When the team developed a model to identify patients at low risk of having their cancer spread, they found that the MammaTyper-based forecasts were more accurate than the standard ones.
“Quantitative measurement of the expression levels of the four St. Gallen biomarkers was a much better predictor of Oncotype DX Recurrence Score (RS) results than using traditional IHC [immunohistochemistry] methods,” Dr. Mark Laible, head of molecular pathology at BioNTech Diagnostics, said in a press release.
In a second trial, researchers tested MammaTyper’s ability to predict cancer’s return in patients with low-risk breast cancer. The study was titled “Prediction of distant recurrence in low risk early breast cancer by RT-qPCR based subtyping using MammaTyper.”
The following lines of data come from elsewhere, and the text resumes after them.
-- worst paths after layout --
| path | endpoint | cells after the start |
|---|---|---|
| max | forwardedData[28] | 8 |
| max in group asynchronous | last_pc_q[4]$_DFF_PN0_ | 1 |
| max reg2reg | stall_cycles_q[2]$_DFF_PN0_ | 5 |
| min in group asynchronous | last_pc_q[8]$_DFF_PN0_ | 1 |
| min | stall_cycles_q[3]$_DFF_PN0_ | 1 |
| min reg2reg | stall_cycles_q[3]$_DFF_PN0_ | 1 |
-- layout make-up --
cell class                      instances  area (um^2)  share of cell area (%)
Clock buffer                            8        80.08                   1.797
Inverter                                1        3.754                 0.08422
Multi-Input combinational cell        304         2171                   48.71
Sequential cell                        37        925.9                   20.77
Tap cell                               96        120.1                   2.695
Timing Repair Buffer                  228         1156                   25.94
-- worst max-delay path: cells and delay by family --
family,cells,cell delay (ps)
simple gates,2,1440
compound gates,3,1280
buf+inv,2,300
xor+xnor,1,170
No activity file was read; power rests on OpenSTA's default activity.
The team examined tissue samples from 319 ER+/HER2- breast cancer patients. When they were diagnosed, none of the patients’ cancer had spread to other areas of the body. All were treated only with hormone therapy.
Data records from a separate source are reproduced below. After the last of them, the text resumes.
<file path="config.mk">
export PLATFORM = sky130hd
export DESIGN_NAME = sbox_scheduler
export DESIGN_NICKNAME = d
export VERILOG_FILES = /design/src/rtl/sbox_scheduler.sv
export SDC_FILE = /design/constraint.sdc
export NUM_CORES = 1
export LEC_CHECK = 0
export BUFFER_PORTS_ARGS = -buffer_cell sky130_fd_sc_hd__buf_4
export CAP_MARGIN = 20
export CORE_UTILIZATION = 51
export CTS_CLUSTER_SIZE = 28
export DETAILED_ROUTE_END_ITERATION = 10
export MAX_ROUTING_LAYER = met4
export PLACE_DENSITY = 0.8
export SLEW_MARGIN = 20
export SYNTH_ARGS = -nofsm -noshare
export SYNTH_HDL_FRONTEND = slang
export SYNTH_SLANG_ARGS = --single-unit
</file>
<file path="constraint.sdc">
create_clock -name clk -period 5.4 [get_ports clk]
set_input_delay 0.81 -clock clk [delete_from_list [all_inputs] [get_ports clk]]
set_output_delay 0.81 -clock clk [all_outputs]
set_load 0.005 [all_outputs]
</file>
<file path="src/rtl/sbox_scheduler.sv">
// sbox_scheduler: shares four external combinational AES S-box lanes between a
// 128-bit state port (4 words over 4 cycles) and a 32-bit key-word port (1 cycle).
// Build option: define SBOX_SCHED_RR_EN for round-robin arbitration instead of KEY_PRIO.
module sbox_scheduler #(
    parameter int KEY_PRIO = 1
) (
    input  logic         clk,
    input  logic         rst_n,
    input  logic         st_valid,
    output logic         st_ready,
    input  logic [0:127] st_data,
    output logic [0:127] st_out,
    output logic         st_done,
    input  logic         kw_valid,
    output logic         kw_ready,
    input  logic [0:31]  kw_data,
    output logic [0:31]  kw_out,
    output logic         kw_done,
    output logic [0:31]  sb_in,
    input  logic [0:31]  sb_out,
    output logic         busy
);

    typedef enum logic [1:0] {
        IDLE   = 2'd0,
        ST_RUN = 2'd1,
        KW_RUN = 2'd2
    } state_t;

    state_t       r_state;
    state_t       w_next_state;
    logic [1:0]   r_wcnt;
    logic [0:127] r_st_buf;
    logic [0:31]  r_kw_buf;
    logic [0:127] r_st_out;
    logic [0:31]  r_kw_out;
    logic         r_st_done;
    logic         r_kw_done;

    logic         w_idle;
    logic         w_st_win;
    logic         w_kw_win;
    logic         w_st_acc;
    logic         w_kw_acc;
    logic [6:0]   w_word_base;

    assign w_idle      = (r_state == IDLE);
    assign w_word_base = {r_wcnt, 5'd0};

    // Arbitration: decide which valid requester would win if the block were idle.
`ifdef SBOX_SCHED_RR_EN
    logic r_last_key;
    logic w_unused_prio;

    assign w_unused_prio = (KEY_PRIO != 0);

    always_comb begin
        w_st_win = st_valid & (~kw_valid | r_last_key);
        w_kw_win = kw_valid & (~st_valid | ~r_last_key);
    end

    always_ff @(posedge clk or negedge rst_n) begin
        if (!rst_n) begin
            r_last_key <= 1'b1;
        end else if (w_st_acc) begin
            r_last_key <= 1'b0;
        end else if (w_kw_acc) begin
            r_last_key <= 1'b1;
        end
    end
`else
    localparam logic KEY_WINS = (KEY_PRIO != 0);

    always_comb begin
        w_st_win = st_valid & (~kw_valid | ~KEY_WINS);
        w_kw_win = kw_valid & (~st_valid | KEY_WINS);
    end
`endif

    // Grants are gated by rst_n so neither ready can rise while reset is held.
    assign w_st_acc = rst_n & w_idle & w_st_win;
    assign w_kw_acc = rst_n & w_idle & w_kw_win;

    always_ff @(posedge clk or negedge rst_n) begin
        if (!rst_n) begin
            r_state <= IDLE;
            r_wcnt  <= 2'd0;
        end else begin
            r_state <= w_next_state;
            if (r_state == ST_RUN) begin
                r_wcnt <= r_wcnt + 2'd1;
            end
        end
    end

    // NOTE: every signal driven here gets a default first, so no path can infer a latch.
    always_comb begin
        w_next_state = r_state;
        sb_in        = '0;
        unique case (r_state)
            IDLE: begin
                if (w_st_acc) begin
                    w_next_state = ST_RUN;
                end else if (w_kw_acc) begin
                    w_next_state = KW_RUN;
                end
            end
            ST_RUN: begin
                sb_in = r_st_buf[w_word_base +: 32];
                if (r_wcnt == 2'd3) begin
                    w_next_state = IDLE;
                end
            end
            KW_RUN: begin
                sb_in        = r_kw_buf;
                w_next_state = IDLE;
            end
            default: begin
                w_next_state = IDLE;
            end
        endcase
    end

    // NOTE: capture buffers carry no reset; they are only read after an accept has loaded them.
    always_ff @(posedge clk) begin
        if (w_st_acc) begin
            r_st_buf <= st_data;
        end
        if (w_kw_acc) begin
            r_kw_buf <= kw_data;
        end
    end

    always_ff @(posedge clk or negedge rst_n) begin
        if (!rst_n) begin
            r_st_out  <= '0;
            r_kw_out  <= '0;
            r_st_done <= 1'b0;
            r_kw_done <= 1'b0;
        end else begin
            r_st_done <= (r_state == ST_RUN) && (r_wcnt == 2'd3);
            r_kw_done <= (r_state == KW_RUN);
            if (r_state == ST_RUN) begin
                r_st_out[w_word_base +: 32] <= sb_out;
            end
            if (r_state == KW_RUN) begin
                r_kw_out <= sb_out;
            end
        end
    end

    assign st_ready = w_st_acc;
    assign kw_ready = w_kw_acc;
    assign st_out   = r_st_out;
    assign kw_out   = r_kw_out;
    assign st_done  = r_st_done;
    assign kw_done  = r_kw_done;
    assign busy     = ~w_idle;

`ifndef SYNTHESIS
    a_one_ready: assert property (@(posedge clk) disable iff (!rst_n)
        !(st_ready && kw_ready));
    a_ready_only_idle: assert property (@(posedge clk) disable iff (!rst_n)
        (st_ready || kw_ready) |-> (r_state == IDLE));
`endif

endmodule

</file>
Word-level counts from Yosys, hierarchy flattened
Cells that the tools add are included.
{"block": "op_classes", "addsub": 2, "multipliers": 0, "div_mod_pow": 0, "magnitude_cmp": 0, "n_eq_ne": 5, "n_shift": 3, "n_mux": 6, "n_bitwise": 7, "reduce_logical": 3}
{"op": "$shift A129 B9 Y128 const A", "n": 1}
{"op": "$shiftx A128 B8 Y129", "n": 1}
{"op": "$shiftx A129 B9 Y128", "n": 1}
{"op": "$bwmux W128", "n": 1}
{"op": "$pmux W32 S2", "n": 1}
{"op": "$neg A8 Y9", "n": 1}
{"op": "$not A7 Y8", "n": 1}
{"op": "$mux W2", "n": 3}
{"op": "$and A1 B1 Y1", "n": 4}
{"op": "$eq A2 B2 Y1 const B", "n": 2}
{"op": "$pmux W2 S2", "n": 1}
{"op": "$ne A3 B3 Y1 const B", "n": 1}
{"op": "$add A2 B1 Y2 const B", "n": 1}
{"op": "$eq A2 B1 Y1 const B", "n": 1}
{"op": "$logic_not A2 Y1", "n": 1}
{"op": "$ne A2 B1 Y1 const B", "n": 1}
{"op": "$not A1 Y1", "n": 2}
{"op": "$reduce_and A2 Y1", "n": 1}
{"op": "$logic_and A1 B1 Y1", "n": 1}
{"block": "word_totals", "ff_bits": 326, "latch_bits": 0, "mem_bits_rw": 0, "romBits": 0, "inputBits": 196, "output_inout_bits": 197, "wordCells": 34, "memories": 0}

Depth between registers and ports, before layout
{"block": "logic_depth", "depth_word": 6, "ltp_mapped": 7, "ltp_nobuf": 5}

Worst setup path after synthesis
OpenSTA, ideal clock, no wires.
{"block": "synth_path", "path_type": "input to output", "startpoint": "input port kw_valid", "endpoint": "output port st_ready", "arrival_ps": 3970, "t_required_ps": 4590, "path_slack_ps": 620, "cell_stages": 1, "n_path_buf": 0, "path_cell_list": "and4b_1"}
{"block": "synth_via", "elab_chain_len": 3}
{"item": "start, declared", "line": "14", "source": "input logic kw_valid,"}
{"item": "$not A1 Y1", "line": "75", "source": "w_st_win = st_valid & (~kw_valid | ~KEY_WINS);"}
{"item": "$and A1 B1 Y1", "line": "75"}
{"item": "$and A1 B1 Y1", "line": "81", "source": "assign w_st_acc = rst_n & w_idle & w_st_win;"}
{"item": "end, declared", "line": "10", "source": "output logic st_ready,"}
No other way between the ends.

Final worst setup path
{"block": "layout_path", "startpoint": "register r_state[1]", "endpoint": "output port sb_in[4] in the netlist's numbering"}
{"block": "layout_via", "elab_chain_len": 2, "word_cells_on_any_way": 3, "cone_classes": "2 x eq/ne; 1 x mux"}
{"item": "start, declared", "line": "30", "source": "state_t r_state;"}
{"item": "start signal, assigned", "line": "89", "source": "r_state <= w_next_state;"}
{"item": "$eq A2 B2 Y1 / $eq A2 B1 Y1 (equally long branches)", "line": "100", "source": "unique case (r_state)"}
{"item": "$pmux W32 S2 *", "line": "100"}
{"item": "end, declared", "line": "19", "source": "output logic [0:31] sb_in,"}
Mark *: on every way between the ends. The rest lies on a longest branch, timed or not.

==> impl_metrics.json <==
{
  "status": "finished clean",
  "initial_core_util_pct": 51.9,
  "setup_violations": 0,
  "nets": 1296,
  "synth_top_cell_by_area": "edfxtp_1",
  "finalHoldViolCount": 0,
  "final-max-slew-violation-count": 0,
  "cp_slowest_cell": "nand3_2",
  "synth.distinct_cells": 31,
  "dr.pass1.iters": 7,
  "max-cap-violations": 0,
  "worstSetupStartpointType": "flip-flop",
  "routed_wl_mm": 31.4,
  "fmax_mhz": 270,
  "ff2ff_path_depth": 4,
  "hold_class": "input pin to async pin",
  "path_clk_slew_ns": 0.06,
  "die-area_sq_um": 24500,
  "syn_area_sq_um": 12200,
  "ys.flop_type": "dfrtp_1",
  "core_sq_um": 23500,
  "async_reset_ff_share_pct": 50.9,
  "crit_cells": 6,
  "skew_ns": 0.0110,
  "synthTopCellsByCount": "dfrtp_1, edfxtp_1, a22o_1",
  "critPathBufInv": 2,
  "cts_num_sinks": 326,
  "cts_resized": 0,
  "ctsHtreeMaxLevel": 2,
  "avgSynthCellArea_sq_um": 17.3,
  "p_leak_nw": 7.69,
  "grt_pass1_vias": 8215,
  "path_cells": "inv_1 -> ha_1 -> nand3_2 -> o22ai_1 -> a21o_1 -> buf_4",
  "cts_hold_buf": 0,
  "n_antenna_cell": 0,
  "period_minus_slack_ns": 3.70,
  "yosysMostFrequentCell": "dfrtp_1",
  "ys_top_cells_by_area": "edfxtp_1, dfrtp_1, a22o_1",
  "num-fill-cells": 1551,
  "vias_per_cell": 5.58,
  "drc": 0,
  "synth_seq_cells": 326,
  "synthesis.yosys.warnings": 0,
  "grt_pass1_wl_mm": 46.5,
  "synth_edf_count": 160,
  "grt_max_degree": 130,
  "gp_congestion": 0.900,
  "finalCritPeriodShare_pct": 68.5,
  "drive_gt1_share_pct": 44.6,
  "seq_area_sq_um": 8960,
  "cts_setup_buffers": 0,
  "place_area_sq_um": 15300,
  "peakVddDrop_v": 0.000316,
  "rsz0062_at_grt": "false",
  "port-buffer-count": 392,
  "crit_path_end_kind": "output pin",
  "grt-ovfl-total": 0,
  "fin_area_sq_um": 16400,
  "crit_family": "simple AND/OR/NAND/NOR gates",
  "drt_iter0_markers": 513,
  "cts.path.max_buffers": 3,
  "worstPathMaxFanout": 32,
  "synth_top_area_share_pct": 39.5,
  "cts_tree": "yes",
  "antenna_found_initial": 0,
  "clkLatencyLatePin_ns": 0.49,
  "io_pins": 393,
  "yosysSeqAreaShare_pct": 73.6,
  "p_per_area_nw_per_um2": 529,
  "die_h_um": 156,
  "netlist_instances": 702,
  "numCtsBuffers": 34,
  "crit_arrival_ns": 2.89,
  "wl_per_cell_um": 22.0,
  "num_vias": 7973,
  "drtAntennaViolNets": 0,
  "setup_tns_ns": 0,
  "worstMarginPinSlew_ns": 0.950,
  "maxSlewHeadroom_pct": 36.7,
  "fp-row-count": 56,
  "syn_nets": 905,
  "critPathMaxStageDelay_ns": 0.75,
  "die_w_um": 156,
  "syn_to_final_growth_pct": 34.7,
  "cts-root-buf": "clkbuf_16",
  "cp.required_ns": 4.59,
  "path_class": "flip-flop to output pin",
  "multi_input_area_sq_um": 2810,
  "grtUsageTotal_pct": 26.3,
  "dp_hpwl_mm": 21.2
}
[through the flow]
stage	utilization, %	total power [W]	std cells	worst slack [ns]	hold slack [ns]
floorplan	-	0.00500	702	0.620	0.498
global placement	65.0	0.00632	1376	2.24	0.489
detailed placement	65.0	0.00639	1376	2.20	0.492
CTS	69.8	0.00875	1430	1.66	0.241
global route	69.8	0.00909	1430	1.43	0.270
finish	69.8	0.00868	1430	1.70	0.243
[final timing paths]
check	startpoint	to	slack, ns
worst min-delay path	rst_n	st_out[111]$_DFFE_PN0P_	0.24
max in group asynchronous	rst_n	st_out[23]$_DFFE_PN0P_	3.99
worst min register to register	st_out[62]$_DFFE_PN0P_	st_out[62]$_DFFE_PN0P_	0.50
worst max register to register	r_wcnt[0]$_DFFE_PN0P_	st_out[39]$_DFFE_PN0P_	2.84
min in group clk	kw_data[26]	r_kw_buf[26]$_DFFE_PP_	0.49
worst max-delay path	r_state[1]$_DFFE_PN0P_	sb_in[4]	1.70
[area by class of cell]
class / count / share of cell area, %
Clock inverter: 10 / 0.649
Sequential cell: 326 / 54.7
Tap cell: 319 / 2.43
Timing Repair Buffer: 406 / 18.7
Clock buffer: 44 / 6.24
Inverter: 6 / 0.137
Multi-Input combinational cell: 319 / 17.2
[cells by family (layout without fill, tap and decap cells)]
kind of cell / after synthesis / count (layout) / share of synthesized area (%)
buffers and inverters: 57 / 466 / 3.37
AND/OR/NAND/NOR: 19 / 19 / 0.956
flip-flops: 326 / 326 / 73.6
AO/OA/AOI/OAI: 196 / 196 / 13.1
multiplexers: 96 / 96 / 8.22
adder cells (fa/ha/maj): 7 / 7 / 0.719
XOR/XNOR: 1 / 1 / 0.0720
[per-layer routing]
metal | global-route usage [%] | vias up | part of all wire [%]
li1 | - | 3520 | -
met1 | 30.0 | 3973 | 37
met2 | 44.3 | 403 | 51
met3 | 5.95 | 77 | 8.1
met4 | 11.9 | 0 | 3.9
met5 | - | - | 0
[state kept, by name (all words and copies together), names as in the netlist]
register / count
r_st_buf: 128
st_out: 128
kw_out: 32
r_kw_buf: 32
r_state: 2
r_wcnt: 2
kw_done: 1
st_done: 1
[where the power goes]
part | switching [W] | total (W) | internal, W
logic | 0.00105 | 0.00260 | 0.00155
registers | 0.000453 | 0.00375 | 0.00330
clock network | 0.000905 | 0.00233 | 0.00142
total | 0.00240 | 0.00868 | 0.00628
[cell usage in the layout, fill, tap and decap left out, drive strengths merged, types with 2 or more instances in the layout]
| cell | count |
|---|---|
| buf | 406 |
| dfrtp | 166 |
| edfxtp | 160 |
| a22o | 128 |
| mux2i | 64 |
| clkbuf | 44 |
| o22ai | 32 |
| a21o | 32 |
| mux2 | 32 |
| nand2 | 8 |
| ha | 7 |
| clkinv | 7 |
| inv | 6 |
| and4 | 4 |
| bufinv | 2 |
| nand3 | 2 |
Power figures use the tool's default switching activity.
After a mean follow-up of 7.8 years, 27 patients’ cancer had spread.
A key finding was that patients with luminal A-like tumors lived significantly longer without their disease progressing than patients with other types, whether or not their cancer had spread to their lymph nodes. Another finding was that the cancer of patients with luminal B-like tumors had not spread.
The results indicated that the MammaTyper is able to use mRNA levels of HER2, ER, PR, and Ki67 to determine the categories of breast cancer that patients have and predict with accuracy which patients with luminal A-like tumors are at low risk of having their cancer spread.
“An additional study could show that the MammaTyper test also helps physicians avoid overtreating certain patient groups, thus sparing patients from additional rounds of debilitating chemotherapy,” said Dr. Sierk Pötting, BioNTech Diagnostics’ CFO.